Damning new evidence has emerged of an Iranian plot to detonate bombs during the Hajj pilgrimage in 1986, using explosives planted in the baggage of innocent pilgrims before they flew to Saudi Arabia, reports Arab News.
The pilgrims, about 100 elderly men and women from Iran, were unaware that their bags contained bombs. The explosives were detected, removed and made safe by Saudi authorities during the regular screening process, then returned to the visitors to continue their pilgrimage unhindered.
The new evidence has been revealed in an interview on Iranian TV with Mullah Ahmed Montazeri, a leading cleric. He disclosed that the explosives were planted by Mehdi Hashemi, an Iranian radical and a senior figure in the Islamic Revolutionary Guard Corps (IRGC), on the instructions of Ayatollah Ali Khamenei - at the time chairman of the High Council of Revolution Culture Affairs and supervisor of the IRGC, who became the country’s Supreme Leader in 1989.
Hashemi had become head of the “liberation movements unit” of the IRGC in 1983, and “by order of Ali Khamenei, the shipment of explosives was packed into the bags of pilgrims in 1986,” Mullah Ahmed said.
He said the late Ayatollah Hussein-Ali Montazeri, the Iranian theologian and one of the leaders of the 1979 revolution, had disclosed the plot in a letter to the first supreme leader, Ayatollah Ruhollah Khomeini. He wrote: “The Revolutionary Guards made an unacceptable mistake during Hajj and used the bags of 100 Iranian pilgrims, including elderly men and women, without their knowledge. They lost the dignity of Iran and the Iranian revolution in the eyes of Saudi Arabia and during the Hajj season.”
The new evidence suggests that Iran’s malign regional meddling goes back more than 30 years, the analyst Mohammed Al-Sulami and head of the International Institute for Iranian Studies, told Arab News.

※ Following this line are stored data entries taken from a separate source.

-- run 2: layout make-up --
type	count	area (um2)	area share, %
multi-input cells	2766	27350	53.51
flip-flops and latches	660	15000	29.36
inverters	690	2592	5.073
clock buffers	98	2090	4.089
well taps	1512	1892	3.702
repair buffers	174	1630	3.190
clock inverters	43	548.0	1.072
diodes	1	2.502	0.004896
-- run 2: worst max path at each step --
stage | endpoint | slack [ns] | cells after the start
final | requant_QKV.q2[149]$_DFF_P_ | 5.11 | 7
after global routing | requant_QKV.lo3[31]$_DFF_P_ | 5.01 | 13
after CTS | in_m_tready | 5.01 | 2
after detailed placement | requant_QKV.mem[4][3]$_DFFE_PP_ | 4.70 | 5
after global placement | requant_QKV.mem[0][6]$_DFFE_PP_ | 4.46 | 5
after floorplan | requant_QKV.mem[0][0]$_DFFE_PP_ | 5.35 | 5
Context: an optimization exercise on an open-source flow, tuned for small area and a short achievable clock period. The choices shown serve that exercise and are no tape-out recipe. Where RTL was checked, it was by simulation tests only, not by an equivalence proof against the original. For run 5, only the layout was checked, not whether the RTL still works. Power is estimated from default activity; no workload was simulated.

==> flow/design.v <==
module M216A_TopModule(
    input  wire       clk_i,
    input  wire       rst_i,
    input  wire [4:0] width_i,
    input  wire [4:0] height_i,
    output wire [7:0] index_x_o,
    output wire [7:0] index_y_o,
    output wire [3:0] strike_o
);
    wire [4:0] h = height_i;
    reg s10, s4, s3, s9, s13, s8, s78, s5, s6, s7, valid;
    reg ab0, ab1, ab2;    
    always @(posedge clk_i) begin
        valid <= |h[4:2];
        ab0 <= h == 5'd5 || h == 5'd10;
        ab1 <= h == 5'd6 || h == 5'd11 || h == 5'd12;
        ab2 <= h == 5'd4 || h == 5'd9 || h == 5'd12;
        s10 <= h == 5'd4;
        s4  <= h == 5'd6 || h == 5'd7;
        s3  <= h == 5'd8 || h == 5'd9;
        s9  <= h == 5'd11 || h == 5'd12;
        s13 <= h >= 5'd13;
        s8  <= h == 5'd4 || h == 5'd5;
        s78 <= h == 5'd7 || h == 5'd8;
        s5  <= h == 5'd9 || h == 5'd10;
        s6  <= h == 5'd5 || h == 5'd6;
        s7  <= h == 5'd10 || h == 5'd11;
    end
    wire [4:0] w = width_i;
    reg       started;
    reg [1:0] p;
    always @(posedge clk_i) begin
        if (rst_i) begin
            started <= 1'b0;
            p <= 2'd0;
        end else begin
            if (valid) started <= 1'b1;
            if (valid | started) p <= p + 2'd1;
        end
    end
    wire clr = ~started;
    reg  [52:1] RH, RT;
    wire [3:0] T1  = RT[4:1],   T2  = RT[8:5],   T3  = RT[12:9],  T4  = RT[16:13];
    wire [3:0] T5  = RT[20:17], T6  = RT[24:21], T7  = RT[28:25], T8  = RT[32:29];
    wire [3:0] T9  = RT[36:33], T10 = RT[40:37], T11 = RT[44:41], T12 = RT[48:45];
    wire [3:0] T13 = RT[52:49];
    wire [3:0] A0 = {4{s10}} & T10 | {4{s4}} & T4 | {4{s3}} & T3 | {4{s9}} & T9
                  | {4{s13}} & T13 | {4{ab0}};
    wire [3:0] A1 = {4{s8}} & T8 | {4{s78}} & T1 | {4{s5}} & T5 | {4{s13}} & T12
                  | {4{ab1}};
    wire [3:0] A2 = {4{s6}} & T6 | {4{s78}} & T2 | {4{s7}} & T7 | {4{s13}} & T11
                  | {4{ab2}};
    wire p01 = ~(s78 & s3);
    wire p02 = ~(s78 & s3 | s4 & s6 | s9 & s7);
    function cmp4;
        input [3:0] a, b;
        input c;
        integer i;
        reg r;
        begin
            r = c;
            for (i = 0; i < 4; i = i + 1)
                r = (~a[i] & b[i]) | (~a[i] & r) | (b[i] & r);
            cmp4 = r;
        end
    endfunction
    wire [3:0] klo = 4'd0 - w[3:0];
    wire [3:0] kn  = p[0] ? 4'd7 : klo;
    reg le01, le02, le12, f0, f1, f2;
    always @(posedge clk_i) begin
        le01 <= cmp4(A0, A1, p[0] ? le01 : p01);
        le02 <= cmp4(A0, A2, p[0] ? le02 : p02);
        le12 <= cmp4(A1, A2, ~p[0] | le12);
        f0   <= cmp4(A0, kn, ~p[0] | f0);
        f1   <= cmp4(A1, kn, ~p[0] | f1);
        f2   <= cmp4(A2, kn, ~p[0] | f2);
    end
    wire win0 = le01 & le02;
    wire win1 = ~le01 & le12;
    wire win2 = ~win0 & ~win1;
    wire fit = win0 & f0 | win1 & f1 | win2 & f2;
    reg wr0, wr1, wr2;
    always @(posedge clk_i) begin
        wr0 <= win0;
        wr1 <= win1;
        wr2 <= win2;
    end
    wire sel0 = p[0] ? wr0 : win0;    
    wire sel1 = p[0] ? wr1 : win1;
    wire sel2 = p[0] ? wr2 : win2;
    wire [3:0] Tsel = {4{sel0}} & A0 | {4{sel1}} & A1 | {4{sel2}} & A2;
    wire [3:0] cid = {4{win0 & s10}} & 4'd10 | {4{win0 & s4}} & 4'd4 | {4{win0 & s3}} & 4'd3
                   | {4{win0 & s9}} & 4'd9 | {4{win0 & s13}} & 4'd13
                   | {4{win1 & s8}} & 4'd8 | {4{win1 & s78}} & 4'd1 | {4{win1 & s5}} & 4'd5
                   | {4{win1 & s13}} & 4'd12
                   | {4{win2 & s6}} & 4'd6 | {4{win2 & s78}} & 4'd2 | {4{win2 & s7}} & 4'd7
                   | {4{win2 & s13}} & 4'd11;
    reg [4:0] wr;    
    reg [6:0] xq;
    reg inc;
    always @(posedge clk_i) begin
        wr <= width_i;
        if (p == 2'd2) xq[3:0] <= Tsel;
        if (p == 2'd3) xq[6:4] <= Tsel[2:0];
    end
    wire [4:0] lsum = xq[3:0] + wr[3:0];
    always @(posedge clk_i) inc <= lsum[4] | wr[4];
    wire [3:0] hsum = {1'b0, xq[6:4]} + {3'b0, inc};
    wire [3:0] sum = p[0] ? lsum[3:0] : hsum;    
    reg [3:0] code;
    always @(posedge clk_i) begin
        if (rst_i)
            code <= 4'd0;
        else if (p == 2'd2)
            code <= ~valid ? 4'd0 : (fit ? cid : 4'd15);
    end
    wire wph = p[0] ~^ p[1];    
    wire [3:0] wdat = sum & {4{~clr}};
    reg  [13:1] wen;
    integer s;
    always @(*) begin
        for (s = 1; s <= 13; s = s + 1)
            wen[s] = clr | (wph & (code == s));
    end
    always @(posedge clk_i) begin
        for (s = 1; s <= 13; s = s + 1) begin
            RH[4*s -: 4] <= RT[4*s -: 4];
            RT[4*s -: 4] <= wen[s] ? wdat : RH[4*s -: 4];
        end
    end
    reg [7:0] ytab;
    always @(*) begin
        case (code)
            4'd1:  ytab = 8'd0;
            4'd2:  ytab = 8'd8;
            4'd3:  ytab = 8'd16;
            4'd4:  ytab = 8'd25;
            4'd5:  ytab = 8'd32;
            4'd6:  ytab = 8'd42;
            4'd7:  ytab = 8'd48;
            4'd8:  ytab = 8'd59;
            4'd9:  ytab = 8'd64;
            4'd10: ytab = 8'd76;
            4'd11: ytab = 8'd80;
            4'd12: ytab = 8'd96;
            4'd13: ytab = 8'd112;
            default: ytab = 8'd128;
        endcase
    end
    reg ld, strike;
    always @(posedge clk_i) begin
        ld     <= ~rst_i & (p == 2'd1) & (code != 4'd0);
        strike <= code == 4'd15;
    end
    reg [6:0] xo, yo;
    reg       xy7;
    reg [3:0] so;
    always @(posedge clk_i) begin
        if (rst_i) begin
            xo  <= 7'd0;
            yo  <= 7'd0;
            xy7 <= 1'b0;
            so  <= 4'd0;
        end else if (ld) begin
            xo  <= strike ? 7'd0 : xq;
            yo  <= ytab[6:0];
            xy7 <= strike;
            if (strike) so <= so + 4'd1;
        end
    end
    assign index_x_o = {xy7, xo};
    assign index_y_o = {xy7, yo};
    assign strike_o  = so;
endmodule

Al-Sulami said the practice at the time was for Iranian pilgrims to deliver their luggage to an Iranian government institution, which sealed the bags and and shipped them to Makkah or Madinah, where they were screened.
“Saudi investigations at the time undoubtedly showed that the elderly owners of the bags had no clue about the explosive charges, so they were allowed to perform Hajj without any complications” out of the Kingdom’s concern not to disrupt the Hajj season, he said.